研究課題/領域番号 |
22K12245
|
研究機関 | 豊橋技術科学大学 |
研究代表者 |
原田 耕治 豊橋技術科学大学, IT活用教育センター, 准教授 (40390504)
|
研究期間 (年度) |
2022-04-01 – 2025-03-31
|
キーワード | HIV / エイズ / 数理モデル / 変異原 / 免疫チェックポイント阻害剤 |
研究実績の概要 |
現在HIV/エイズ医療においては、HIVの薬剤耐性化を回避できる治療法の実現が強く求められており、ウイルス自壊誘導による抗HIV-1療法(致死的突然変異生成法)は有望です。その理由は、この治療法で薬剤に当たる核酸類似物(変異原)が、HIV RNA複製時にランダムに取り込まれることでHIV遺伝子を破壊するため、薬剤耐性化を起こしにくいからです。本研究では、変異原の耐性化に強い特長を生かしつつ、変異原に足りない抗ウイルス活性を補強 /増強するため「免疫チェッ クポイント阻害剤との併用をします。免疫チェックポイント阻害剤はHIV感染者に対して安全であり、抗ウイルス免疫応答を回復させる可能性があることが示されています。また、HIV潜伏感染を持つメモリーCD4 T細胞におけるPD-1の発現が、潜伏ウイルスの主要な供給源となっていることが確認されています。このため、ICIsを用いた治療がHIVの機能的治癒に向けた有望なアプローチとされています。

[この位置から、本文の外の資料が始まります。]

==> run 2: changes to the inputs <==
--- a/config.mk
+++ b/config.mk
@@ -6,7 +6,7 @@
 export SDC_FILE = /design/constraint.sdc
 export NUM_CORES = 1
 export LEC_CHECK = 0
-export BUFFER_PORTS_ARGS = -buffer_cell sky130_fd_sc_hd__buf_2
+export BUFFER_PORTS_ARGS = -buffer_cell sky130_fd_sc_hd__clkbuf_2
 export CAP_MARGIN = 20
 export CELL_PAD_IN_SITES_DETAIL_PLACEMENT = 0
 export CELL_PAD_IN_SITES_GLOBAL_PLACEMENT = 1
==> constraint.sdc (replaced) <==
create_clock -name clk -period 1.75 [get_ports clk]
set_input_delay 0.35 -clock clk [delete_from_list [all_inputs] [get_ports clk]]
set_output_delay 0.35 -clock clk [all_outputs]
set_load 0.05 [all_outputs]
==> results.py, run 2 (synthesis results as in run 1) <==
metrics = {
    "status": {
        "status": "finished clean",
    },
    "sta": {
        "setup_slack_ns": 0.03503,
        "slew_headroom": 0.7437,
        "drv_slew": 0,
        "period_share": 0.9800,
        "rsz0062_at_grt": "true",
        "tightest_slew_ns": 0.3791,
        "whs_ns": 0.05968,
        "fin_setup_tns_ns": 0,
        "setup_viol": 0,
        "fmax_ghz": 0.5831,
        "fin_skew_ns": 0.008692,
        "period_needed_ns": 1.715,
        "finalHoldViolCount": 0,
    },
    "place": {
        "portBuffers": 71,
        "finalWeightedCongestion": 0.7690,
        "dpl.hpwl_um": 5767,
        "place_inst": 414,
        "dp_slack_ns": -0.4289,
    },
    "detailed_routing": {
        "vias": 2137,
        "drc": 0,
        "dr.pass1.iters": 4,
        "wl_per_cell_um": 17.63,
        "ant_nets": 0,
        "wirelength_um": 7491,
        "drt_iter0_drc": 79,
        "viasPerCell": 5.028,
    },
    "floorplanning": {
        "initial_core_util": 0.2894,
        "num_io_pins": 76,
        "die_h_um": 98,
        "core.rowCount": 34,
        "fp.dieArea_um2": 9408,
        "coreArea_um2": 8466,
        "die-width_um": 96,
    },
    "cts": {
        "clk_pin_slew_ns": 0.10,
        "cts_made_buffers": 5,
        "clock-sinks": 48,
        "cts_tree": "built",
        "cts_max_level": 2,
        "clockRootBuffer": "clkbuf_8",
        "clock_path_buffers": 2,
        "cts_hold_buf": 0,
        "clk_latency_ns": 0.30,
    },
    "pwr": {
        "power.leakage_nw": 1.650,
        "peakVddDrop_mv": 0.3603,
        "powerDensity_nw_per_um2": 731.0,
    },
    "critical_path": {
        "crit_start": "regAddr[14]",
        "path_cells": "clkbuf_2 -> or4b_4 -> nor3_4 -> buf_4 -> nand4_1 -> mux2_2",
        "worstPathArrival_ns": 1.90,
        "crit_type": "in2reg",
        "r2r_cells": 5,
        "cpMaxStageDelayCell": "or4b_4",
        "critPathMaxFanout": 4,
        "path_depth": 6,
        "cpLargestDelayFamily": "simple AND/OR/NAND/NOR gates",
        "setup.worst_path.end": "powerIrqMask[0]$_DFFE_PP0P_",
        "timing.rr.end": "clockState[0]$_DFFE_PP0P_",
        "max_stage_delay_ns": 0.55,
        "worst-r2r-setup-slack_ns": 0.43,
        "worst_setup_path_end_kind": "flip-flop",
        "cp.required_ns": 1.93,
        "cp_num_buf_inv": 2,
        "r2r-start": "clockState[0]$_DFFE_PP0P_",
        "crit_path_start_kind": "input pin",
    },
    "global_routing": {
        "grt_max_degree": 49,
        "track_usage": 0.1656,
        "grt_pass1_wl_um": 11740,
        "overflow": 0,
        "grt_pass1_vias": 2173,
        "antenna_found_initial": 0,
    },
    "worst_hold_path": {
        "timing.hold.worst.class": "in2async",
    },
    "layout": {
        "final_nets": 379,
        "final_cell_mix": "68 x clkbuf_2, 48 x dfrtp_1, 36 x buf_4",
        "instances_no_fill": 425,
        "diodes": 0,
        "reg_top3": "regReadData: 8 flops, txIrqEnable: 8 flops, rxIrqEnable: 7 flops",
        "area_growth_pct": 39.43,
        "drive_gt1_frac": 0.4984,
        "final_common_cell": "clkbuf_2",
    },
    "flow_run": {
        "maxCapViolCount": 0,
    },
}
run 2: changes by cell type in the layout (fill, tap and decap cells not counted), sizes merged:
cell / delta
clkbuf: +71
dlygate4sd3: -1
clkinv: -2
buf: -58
==> src/rtl/mcu_reset_sequencer.sv <==
// Reset sequencer: cause tracking, startup delay and register reset values.
// Assumes pin and core strobes synchronous to pclk; presetn is power-on reset.
//
// Added by the designer: the APB interface to the registers and the address map.
`timescale 1ns/1ns
`default_nettype none

module mcu_reset_sequencer
	import rst_seq_pkg::*;
(
	input  wire logic        pclk,                // System clock
	input  wire logic        presetn,             // Power-on reset, active low
	input  wire logic        psel,                // APB select
	input  wire logic        penable,             // APB enable
	input  wire logic        pwrite,              // APB direction
	input  wire logic [7:0]  paddr,               // APB byte address
	input  wire logic [31:0] pwdata,              // APB write data
	output logic      [31:0] prdata,              // APB read data
	output logic             pready,              // APB ready
	output logic             pslverr,             // APB error
	input  wire logic        ext_reset_pin_n,     // External reset pin
	input  wire logic        wdt_timeout,         // Watchdog overflow pulse
	input  wire logic        halt_exec,           // Halt instruction pulse
	input  wire logic        clr_wdt_exec,        // Watchdog clear instruction pulse
	input  wire logic        wake_req,            // Interrupt or port wake from halt
	output logic             core_reset_n,        // Core held in reset, active low
	output logic             core_stall,          // Core stalled after wake
	output logic             pc_sp_clear,         // Zero PC, stack pointer to top
	output logic             wdt_clear,           // Watchdog counter cleared
	output logic             wdt_run,             // Watchdog may count
	output logic             timeout_flag,        // Status timeout bit
	output logic             powerdown_flag,      // Status powerdown bit
	output logic      [7:0]  timer_control_reg,   // Timer control
	output logic      [7:0]  interrupt_control_reg, // Interrupt control
	output logic      [7:0]  converter_control_reg, // Converter control
	output logic      [2:0]  converter_clock_select_reg, // Converter clock select
	output logic      [7:0]  port_a_data,         // Port A latch
	output logic      [7:0]  port_a_direction,    // Port A direction, 1 = input
	output logic      [3:0]  port_b_data,         // Port B latch
	output logic      [3:0]  port_b_direction,    // Port B direction
	output logic             port_d_data,         // Port D latch
	output logic             port_d_direction,    // Port D direction
	output logic      [6:0]  memory_pointer,      // Memory pointer
	output logic      [7:0]  table_pointer        // Table pointer
);

	// ****************************************
	// APB decode
	// ****************************************
	seq_state_e  state_reg;
	seq_state_e  state_next;
	logic [10:0] cnt_reg;
	logic [10:0] cnt_next;
	logic        warm_reg;
	logic        to_next;
	logic        pd_next;
	logic [31:0] rd_mux;

	wire setup_rd  = psel && !penable && !pwrite;
	wire wr_go     = psel && penable && pwrite;
	wire hit_cmd   = paddr == OFS_CMD;
	wire mapped    = paddr inside {OFS_STATUS, OFS_CMD, OFS_TMR_CTRL, OFS_INT_CTRL, OFS_CONV_CTRL,
	                              OFS_CONV_CLK, OFS_PORT_A, OFS_PORT_B, OFS_PORT_D, OFS_POINTERS};
	wire sw_halt   = wr_go && hit_cmd && pwdata[CMD_HALT_BIT];
	wire sw_clrwdt = wr_go && hit_cmd && pwdata[CMD_CLRWDT_BIT];
	wire halt_go   = halt_exec || sw_halt;
	wire clr_go    = clr_wdt_exec || sw_clrwdt;
	wire pin_low   = !ext_reset_pin_n;
	wire in_reset  = state_reg == ST_RESET;
	wire ptr_wr    = wr_go && paddr == OFS_POINTERS;

	assign pready  = 1'b1;
	assign pslverr = psel && penable && !mapped;

	always_comb begin
		unique case (paddr)
			OFS_STATUS:    rd_mux = {27'h0, state_reg, warm_reg, powerdown_flag, timeout_flag};
			OFS_TMR_CTRL:  rd_mux = {24'h0, timer_control_reg};
			OFS_INT_CTRL:  rd_mux = {24'h0, interrupt_control_reg};
			OFS_CONV_CTRL: rd_mux = {24'h0, converter_control_reg};
			OFS_CONV_CLK:  rd_mux = {29'h0, converter_clock_select_reg};
			OFS_PORT_A:    rd_mux = {16'h0, port_a_direction, port_a_data};
			OFS_PORT_B:    rd_mux = {24'h0, port_b_direction, port_b_data};
			OFS_PORT_D:    rd_mux = {30'h0, port_d_direction, port_d_data};
			OFS_POINTERS:  rd_mux = {17'h0, memory_pointer, table_pointer};
			default:       rd_mux = 32'h0;
		endcase
	end

	// Read data captured in setup so the access phase needs no wait state
	always_ff @(posedge pclk or negedge presetn) begin
		if (!presetn) begin
			prdata <= 32'h0;
		end else if (setup_rd) begin
			prdata <= rd_mux;
		end
	end

	// ****************************************
	// Sequencer
	// ****************************************
	always_comb begin
		state_next = state_reg;
		cnt_next   = cnt_reg;
		to_next    = timeout_flag;
		pd_next    = powerdown_flag;
		if (clr_go) begin
			pd_next = 1'b0;
		end
		if (pin_low) begin
			state_next = ST_RESET;
			cnt_next   = 11'h0;
			if (state_reg == ST_HALT || state_reg == ST_WAKE) begin
				to_next = 1'b0;
				pd_next = 1'b1;
			end
		end else begin
			unique case (state_reg)
				ST_RUN: begin
					if (wdt_timeout) begin
						state_next = ST_RESET;
						cnt_next   = 11'h0;
						to_next    = 1'b1;
					end else if (halt_go) begin
						state_next = ST_HALT;
						to_next    = 1'b0;
						pd_next    = 1'b1;
					end
				end
				ST_HALT: begin
					if (wdt_timeout) begin
						state_next = ST_WAKE;
						cnt_next   = 11'h0;
						to_next    = 1'b1;
						pd_next    = 1'b1;
					end else if (wake_req) begin
						state_next = ST_WAKE;
						cnt_next   = 11'h0;
					end
				end
				ST_RESET: begin
					// Startup count then option load, one counter for both
					cnt_next = cnt_reg + 11'h1;
					if (cnt_reg == RESET_LAST) begin
						state_next = ST_RUN;
					end
				end
				ST_WAKE: begin
					cnt_next = cnt_reg + 11'h1;
					if (cnt_reg == STARTUP_LAST) begin
						state_next = ST_RUN;
					end
				end
			endcase
		end
	end

	// Power-on starts in the reset sequence with both cause bits cleared
	always_ff @(posedge pclk or negedge presetn) begin
		if (!presetn) begin
			state_reg      <= ST_RESET;
			cnt_reg        <= 11'h0;
			timeout_flag   <= 1'b0;
			powerdown_flag <= 1'b0;
			warm_reg       <= 1'b0;
		end else begin
			state_reg      <= state_next;
			cnt_reg        <= cnt_next;
			timeout_flag   <= to_next;
			powerdown_flag <= pd_next;
			warm_reg       <= state_reg == ST_HALT && state_next == ST_WAKE && wdt_timeout;
		end
	end

	assign core_reset_n = !in_reset;
	assign core_stall   = state_reg == ST_WAKE;
	assign pc_sp_clear  = in_reset || warm_reg;
	assign wdt_clear    = in_reset;
	assign wdt_run      = state_reg == ST_RUN || state_reg == ST_HALT;

	// ****************************************
	// Reset-loaded registers
	// ****************************************
	// Held at defaults for the whole reset so software cannot race the load
	always_ff @(posedge pclk or negedge presetn) begin
		if (!presetn) begin
			timer_control_reg          <= TMR_CTRL_RST;
			interrupt_control_reg      <= INT_CTRL_RST;
			converter_control_reg      <= CONV_CTRL_RST;
			converter_clock_select_reg <= CONV_CLK_RST;
			{port_a_data, port_a_direction} <= {PORT_A_RST, PORT_A_RST};
			{port_b_data, port_b_direction} <= {PORT_B_RST, PORT_B_RST};
			{port_d_data, port_d_direction} <= {PORT_D_RST, PORT_D_RST};
		end else if (in_reset) begin
			timer_control_reg          <= TMR_CTRL_RST;
			interrupt_control_reg      <= INT_CTRL_RST;
			converter_control_reg      <= CONV_CTRL_RST;
			converter_clock_select_reg <= CONV_CLK_RST;
			{port_a_data, port_a_direction} <= {PORT_A_RST, PORT_A_RST};
			{port_b_data, port_b_direction} <= {PORT_B_RST, PORT_B_RST};
			{port_d_data, port_d_direction} <= {PORT_D_RST, PORT_D_RST};
		end else if (wr_go) begin
			unique case (paddr)
				OFS_TMR_CTRL:  timer_control_reg          <= pwdata[7:0] & TMR_CTRL_MASK;
				OFS_INT_CTRL:  interrupt_control_reg      <= pwdata[7:0] & INT_CTRL_MASK;
				OFS_CONV_CTRL: converter_control_reg      <= pwdata[7:0];
				OFS_CONV_CLK:  converter_clock_select_reg <= pwdata[2:0];
				OFS_PORT_A:    {port_a_direction, port_a_data} <= pwdata[15:0];
				OFS_PORT_B:    {port_b_direction, port_b_data} <= pwdata[7:0];
				OFS_PORT_D:    {port_d_direction, port_d_data} <= pwdata[1:0];
				default: ;
			endcase
		end
	end

	// Pointers are not touched by any sequenced reset
	always_ff @(posedge pclk or negedge presetn) begin
		if (!presetn) begin
			{memory_pointer, table_pointer} <= 15'h0;
		end else if (ptr_wr) begin
			{memory_pointer, table_pointer} <= pwdata[14:0];
		end
	end

	// ****************************************
	// Assertions
	// ****************************************
	pin_reset_a: assert property (@(posedge pclk) disable iff (!presetn)
		pin_low |=> !core_reset_n && wdt_clear)
		else $error("pin low did not enter reset");

	warm_keep_a: assert property (@(posedge pclk) disable iff (!presetn)
		(state_reg == ST_HALT && wdt_timeout && !pin_low) |=>
		core_reset_n && pc_sp_clear && $stable(port_a_direction) && $stable(timer_control_reg))
		else $error("warm reset disturbed registers");

	wdt_halt_flags_a: assert property (@(posedge pclk) disable iff (!presetn)
		(state_reg == ST_HALT && wdt_timeout && !pin_low) |=> timeout_flag && powerdown_flag)
		else $error("warm reset cause bits not 11");

	pin_halt_flags_a: assert property (@(posedge pclk) disable iff (!presetn)
		(state_reg == ST_HALT && pin_low) |=> !timeout_flag && powerdown_flag)
		else $error("pin wake cause bits not 01");

	wdt_run_flag_a: assert property (@(posedge pclk) disable iff (!presetn)
		(state_reg == ST_RUN && wdt_timeout && !pin_low) |=> timeout_flag ##1 !core_reset_n)
		else $error("watchdog run cause bit not set");

	wake_delay_a: assert property (@(posedge pclk) disable iff (!presetn)
		(state_reg == ST_HALT && wake_req && !wdt_timeout && !pin_low) |=>
		core_stall && cnt_reg == 11'h0)
		else $error("wake did not start startup delay");

	option_delay_a: assert property (@(posedge pclk) disable iff (!presetn)
		(in_reset && cnt_reg == STARTUP_LAST && !pin_low) |=> !core_reset_n [*8])
		else $error("option load delay missing");

	reset_values_a: assert property (@(posedge pclk) disable iff (!presetn)
		(in_reset && $past(in_reset)) |-> timer_control_reg == TMR_CTRL_RST &&
		converter_control_reg == CONV_CTRL_RST && converter_clock_select_reg == CONV_CLK_RST)
		else $error("reset values not loaded");

	port_values_a: assert property (@(posedge pclk) disable iff (!presetn)
		(in_reset && $past(in_reset)) |-> &{port_a_data, port_a_direction, port_b_data,
		port_b_direction, port_d_data, port_d_direction})
		else $error("ports not set to input");

	halt_flags_a: assert property (@(posedge pclk) disable iff (!presetn)
		(state_reg == ST_RUN && halt_go && !wdt_timeout && !pin_low) |=>
		powerdown_flag && !timeout_flag && wdt_run)
		else $error("halt flags wrong");

	// ****************************************
	// Assertions: counter end points and holds
	// ****************************************
	// An off-by-one at RESET_LAST shifts every release from reset, at STARTUP_LAST every end of a wake stall
	wdt_release_a: assert property (@(posedge pclk) disable iff (!presetn)
		(in_reset && cnt_reg == RESET_LAST && !pin_low) |=> core_reset_n && wdt_run && !wdt_clear)
		else $error("watchdog not released after reset");

	int_reset_a: assert property (@(posedge pclk) disable iff (!presetn)
		(in_reset && $past(in_reset)) |-> interrupt_control_reg == INT_CTRL_RST && pc_sp_clear)
		else $error("interrupts or PC not reset");

	warm_pulse_a: assert property (@(posedge pclk) disable iff (!presetn)
		(state_reg == ST_HALT && wdt_timeout && !pin_low) |=> pc_sp_clear ##1 (in_reset || !pc_sp_clear))
		else $error("warm stack clear not one cycle");

	wake_end_a: assert property (@(posedge pclk) disable iff (!presetn)
		(state_reg == ST_WAKE && cnt_reg == STARTUP_LAST && !pin_low) |=> !core_stall && wdt_run)
		else $error("wake delay did not end on count");

	pin_run_flags_a: assert property (@(posedge pclk) disable iff (!presetn)
		(state_reg == ST_RUN && pin_low && !clr_go) |=> $stable(timeout_flag) && $stable(powerdown_flag))
		else $error("pin reset while running changed cause bits");

	clr_pd_a: assert property (@(posedge pclk) disable iff (!presetn)
		(state_reg == ST_RUN && clr_go && !halt_go && !wdt_timeout && !pin_low) |=> !powerdown_flag)
		else $error("watchdog clear kept powerdown");

	pointer_keep_a: assert property (@(posedge pclk) disable iff (!presetn)
		!ptr_wr |=> $stable({memory_pointer, table_pointer}))
		else $error("pointers changed without a write");

endmodule // mcu_reset_sequencer

`default_nettype wire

免疫チェックポイント阻害剤と変異原の働きを模したパラメータを導入し、HIV-1感染・複製過程を再現する数理モデルを構築し、コンピュータシミュレーション実験により免疫チェックポイント阻害剤の効用がHIVの治癒条件にどのように関係するのかを検討しました。シミュレーション実験の結果、変異原存在下で免疫チェックポイント阻害剤の働きを強くすると、一時的にHIV感染細胞の数を急激に減らすことができますが、HIV感染細胞がゼロになる完治状態に至らず、その後、細胞傷害性T細胞数とHIV感染細胞数が交互に増減し、振動状態に至ることを明らかにしました。この結果は単純に免疫チェックポイント阻害剤の働きを強くすれば体内からHIV感染細胞を除去できるわけでは無いことを示しています。
|
現在までの達成度 (区分) |
現在までの達成度 (区分)
3: やや遅れている
理由
研究計画では、変異原存在下で免疫チェックポイント阻害剤の働きを強くすることで、細胞傷害性T細胞を活性化し、HIV感染細胞数をゼロに持っていけることを想定していたが、シミュレーション実験の結果、HIV感染細胞数はゼロにはならず、振動することが明らかになり、その原因を分析する必要が生じたため。
|
今後の研究の推進方策 |
シミュレーション実験により、変異原存在下で免疫チェックポイント阻害剤の働きを強くすると、一時的にHIV感染細胞の数を急激に減らすことができるが、HIV感染細胞がゼロになる完治状態に至らず、その後、細胞傷害性T細胞数とHIV感染細胞数が交互に増減し、振動状態に至ることを明らかにしました。今後はこの振動を引き起こす原因を分析し、抗HIV効果を最大化するための免疫チェックポイント阻害剤の活用について検討します。
|
次年度使用額が生じた理由 |
研究計画での想定と異なる結果が出てきたため、その原因分析が必要となり研究の進捗が遅れたため。